3. La técnica de PCR es un valioso instrumento de la biología molecular que hace factible la identificación de un microorganismo de forma específica y sensible, pero requiere trabajar con cuidado, para evitar la contaminación. Su reproducibilidad va a depender de las condiciones de experimentación y del material y equipo empleados, así como de la destreza del investigador.

Recomendaciones

1. Continuar con las investigaciones de la toxina colérica, porque, aún cuando la mayoría de las cepas de V. cholerae O1 aisladas del ambiente no producen CT, poseen el potencial genético para producirlo, y algunas cepas de V. cholerae no O1 pueden producirla.

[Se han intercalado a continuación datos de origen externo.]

## config.mk

```make
export PLATFORM = sky130hd
export DESIGN_NAME = count6
export DESIGN_NICKNAME = count6
export VERILOG_FILES = /design/flow/design.v
export SDC_FILE = /design/flow/constraint.sdc
export NUM_CORES = 4
export LEC_CHECK = 1
export CORE_AREA = 10 10 70 70
export DIE_AREA = 0 0 80 80
```

## design.v

```verilog
module count6(dout3,clk,rst);
input clk,rst;
output [2:0]dout3;
reg [2:0]dout3;
always @(negedge clk)
begin
	if(rst)
		dout3<=3'b000;
	else if(dout3<=3'b101)
		dout3<=dout3+3'b001;
	else if(dout3>3'b101)
		dout3<=3'b000;
end
endmodule
module count10(dout4,key1,rst);
input key1,rst;
output [3:0]dout4;
reg [3:0]dout4;
always @(negedge key1)
begin
	if(rst)
		dout4<=4'b0000;
	else if(dout4<=1001)
		dout4<=dout4+4'b0001;
	else if(dout4>1001)
		dout4<=4'b0000;
end
endmodule
module decoder47(s,d);
input [3:0]d;
output [0:6]s;
reg [0:6]s;
always @(d)
begin
case(d)
	4'b0000: s=7'b1111110;
	4'b0001: s=7'b0110000;
	4'b0010: s=7'b1101101;
	4'b0011: s=7'b1111001;
	4'b0100: s=7'b0110011;
	4'b0101: s=7'b1011011;
	4'b0110: s=7'b1011111;
	4'b0111: s=7'b1110000;
	4'b1000: s=7'b1111111;
	4'b1001: s=7'b1111011;
endcase
end
endmodule
`timescale 1ns/1ns;
module lab4;
reg clk,key1,rst;
reg [3:0]d;
wire [2:0]dout3;
wire [3:0]dout4;
wire [0:6]s;
count6 c6(dout3,clk,rst);
count10 c10(dout4,key1,rst);
decoder47 d47(s,dout4);
endmodule
```

## constraint.sdc

```tcl
current_design count6

set clk_period 1.0
set clk_io_pct 0.2

create_clock -name clk0 -period $clk_period [get_ports {clk}]

set non_clock_inputs [all_inputs -no_clocks]
set_input_delay [expr $clk_period * $clk_io_pct] -clock clk0 $non_clock_inputs
set_output_delay [expr $clk_period * $clk_io_pct] -clock clk0 [all_outputs]
```

## run.sh

```bash
#!/bin/bash
# OpenROAD 26Q1-2900-gdf79404cd8, Yosys 0.63+post, stock flow scripts
make -C /OpenROAD-flow-scripts/flow DESIGN_CONFIG=/design/flow/config.mk WORK_HOME=/design/flow/orfs finish
```

==> deck_impl_summary.md <==
Implementation Results

Status
  – Outcome: finished with violations
  – Failing checks: setup timing

Placement
  – Final HPWL DP: 306 um
  – Port Buffer Count: 4
  – Final GP Congestion: roughly 0.65

Finish
  – Fillers: 396
  – Top logic cells by instance count in the layout: 5 x buf_4, 4 x inv_1
  – Most used logic cell in the final layout: buf_4
  – Layout cell share with drive strength beyond 1: between 80% and 90%
  – Number of flip-flops in the largest register: 3
  – Biggest regs: dout3: 3 flops
  – Biggest register: dout3
  – Core Util, Final: about 11%
  – Area delta synth->final: 177%

Timing
  – Hold Vio Cnt, Final: 0
  – Worst slew margin: between 80% and 90%
  – Hold_ws: roughly 0.53 ns
  – Final Setup Violations: 6
  – Max-slew violation count: 0
  – Tightest Pin Transition: 0.178 ns
  – Final Worst Setup Slack: -0.436 ns
  – Clk_skew: 0.00769 ns
  – RSZ-0062 raised after global routing: yes

Power
  – Power Total: approximately 570 uW
  – Cell Pwr Density: roughly 1500 nW/um^2
  – Worst VDD drop: about 0.26 mV
  – Leak: 0.000153 uW

Global route
  – Antenna violations before repair: 0
  – GR Util All Layers: about 2.1%
  – Vias in the first global route: 220
  – First-pass GRT wire length: 966 um
  – Final global-route overflow total: 0
  – Pin count of the biggest net entering global routing: 5

Clocking
  – Clk ins delay skew pair: 0.31 ns
  – Clock buffer depth: 2
  – CTS root buf: clkbuf_4
  – CTS clk-pin slew, worst paths: 0.04 ns
  – CTS H-Tree Depth: 1
  – CTS tree: yes
  – Clock Sinks: 3
  – Total CTS buffers: 3
  – Hold-fix buffers at CTS: 0

Drt
  – Post-Route WL: 552 um
  – DRT antenna net count: 0
  – DR vias: 177
  – Drt wl/cell: 7.26 um
  – ANT cells: 0
  – Starting DRT DRC Count: 18
  – DRC errors left: 0
  – Drt pass-1 iters: 4
  – Via/cell ratio: roughly 2.3

Logic synthesis
  – Syn_area_per_cell: 10.5 um^2
  – Post-Syn Area: 136 um^2
  – Cells after synthesis: 13
  – Cell taking the most area after synthesis: dfxtp_1
  – Synth warn: 1
  – Biggest area cells: dfxtp_1 44%, ha_1 18%, a211oi_1 17%
  – Yosys reg bits: 3
  – Yosys cell types: 7
  – Yosys stat cell total: 13
  – Chip Area, Yosys: around 140 um^2
  – Seq/Total Area, Yosys: 44.0%
  – Top-area cell share: 44.0%

Setup path
  – Startpoint Class: flip-flop
  – Slowest-stage cell, CP: dfxtp_2
  – Crit path max-delay family: flip-flops
  – Critical Path Sink Type: primary output
  – Crit path DAT: between 1 and 1.5 ns
  – Worst path bufs/invs: 1
  – Worst-path fanout max: 2
  – Crit path largest cell delay: 0.32 ns
  – Critical path class: flip-flop to primary output
  – Crit-path cells: buf_2
  – WP data required: 0.80 ns

Floorplan
  – Ports: 5
  – DIE AREA: 6400 um^2
  – Core Rows: 21
  – Die Y: 80 um
  – Initial Util: around 4%
  – Core area: 3420 um^2
  – Die W: 80 um

Flow run
  – Max-cap viol count: 0
  – Tool Warnings: 32

Min path
  – Hold Path Class: flip-flop to flip-flop
what timing repair did:
action / in CTS / in global routing
pin swaps: 4 / 1
buffers inserted: 4 / 1
endpoints found under the setup margin: 6 / 6
gates resized: 24 / 4
per-layer routing:
layer	vias up	GRT usage, %	share of wire [%]
met5	-	0	0
met4	0	1.23	3.8
li1	80	-	-
met3	4	2.95	20
met2	10	2.33	35
met1	83	1.79	41
metrics by stage:
step           TNS [ns]  cell area [um^2]  instances  setup slack (ns)
2_1_floorplan   -0.0314               140         13           -0.0169
3_3_place_gp      -2.84               268         67            -0.494
3_5_place_dp      -2.96               268         67            -0.556
4_1_cts           -1.50               357         76            -0.438
5_1_grt           -1.83               378         76            -0.475
6_report          -1.60               378         76            -0.436
synth_stat cells (all sizes together):
master  count
ha          2
inv         2
xnor2       1
or2         1
nor2b       1
dfxtp       3
a211oi      3
area by class of cell:
| cell class | count | area (um^2) | share of cell area, % |
|---|---|---|---|
| Multi-Input combinational cell | 8 | 126 | 33.4 |
| Timing Repair Buffer | 11 | 86.3 | 22.8 |
| Sequential cell | 3 | 63.8 | 16.9 |
| Tap cell | 46 | 57.6 | 15.2 |
| Clock buffer | 3 | 22.5 | 5.96 |
| Clock inverter | 4 | 15.0 | 3.97 |
| Inverter | 1 | 6.26 | 1.66 |
final timing paths:
kind             from        to  slack, ns  cells after the start
min reg2reg  dout3[0]  dout3[0]       0.53                      2
max          dout3[1]  dout3[1]      -0.44                      1
min          dout3[0]  dout3[0]       0.53                      2
max reg2reg  dout3[1]  dout3[2]      -0.15                      5
cells by family (layout without fill, tap and decap cells):
kind of cell | Yosys count | count (layout) | share of synthesized area (%)
AOI/OAI and AO/OA | 3 | 3 | 16.5
DFF | 3 | 3 | 44.0
adders and majority gates | 2 | 2 | 18.3
and+or+nand+nor | 2 | 2 | 9.18
buffers and inverters | 2 | 19 | 5.51
xor gates and xnor gates | 1 | 1 | 6.42
power breakdown:
group | total (uW) | internal (uW) | switching, uW
Sequential | 141 | 134 | 6.55
Combinational | 146 | 86.7 | 59.3
Clock | 279 | 158 | 122
Total | 566 | 379 | 188
Power figures rest on the tool's default switching activity, not on a simulated workload.
<file path="design/flow/config.mk">
export PLATFORM = sky130hd
export DESIGN_NAME = alutask
export DESIGN_NICKNAME = alutask
export VERILOG_FILES = /design/flow/design.v
export SDC_FILE = /design/flow/constraint.sdc
export NUM_CORES = 4
export LEC_CHECK = 1
export CORE_AREA = 10 10 70 70
export DIE_AREA = 0 0 80 80
</file>
<file path="design/flow/design.v">
module alutask(out,code,a,b);
  input [1:0] code;
  input [3:0] a,b;
  output [3:0] out;
  reg [3:0] out;
  task alu;
    input [3:0] code;
    input [3:0] a,b;
    output [3:0] out;
    integer i;
    begin
    case(code)
      2'b00:begin
            for(i=0;i<4;i=i+1)
              out[i]=a[i]&b[i];
            end
      2'b01:out=a|b;
      2'b10:out=a-b;
      2'b11:out=a+b;
    endcase
    end
  endtask
  always@(code or a or b)
    alu(code,a,b,out);
endmodule
module alusim;
  reg [1:0] code;
  reg [3:0] a,b;
  wire [3:0] out;
  initial 
  begin
    a=4'b1011;
    b=4'b0110;
  end
  initial 
    $monitor($time,"a=%b,b=%b, ,code=%b,out=%b",a,b,code,out);
  alutask at1(out,code,a,b);
  initial
  begin
    code=2'b00;
    #5 code=2'b01;
    #5 code=2'b10;
    #5 code=2'b11;
  end
endmodule
</file>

2. Mantener comunicación entre las Direcciones de Salud Pública, Sanidad Animal y los sectores productores acuícolas, con el propósito de conocer la epidemiología y mancomunar estrategias, con el fin de proteger la salud humana y para un mejor desarrollo de la acuicultura.

3. Realizar campañas de educación sanitaria a la población sobre el peligro que constituye el consumo de pescados crudos o con poca cocción, así como de la adecuada disposición de excretas que eviten la contaminación de las aguas y la aplicación de medidas que obliguen el tratamiento de aguas servidas, para evitar que éstas contaminen los reservorios naturales y a las especies ícticas.

Los autores agradecen a Fundacite-Aragua el financiamiento parcial del presente trabajo.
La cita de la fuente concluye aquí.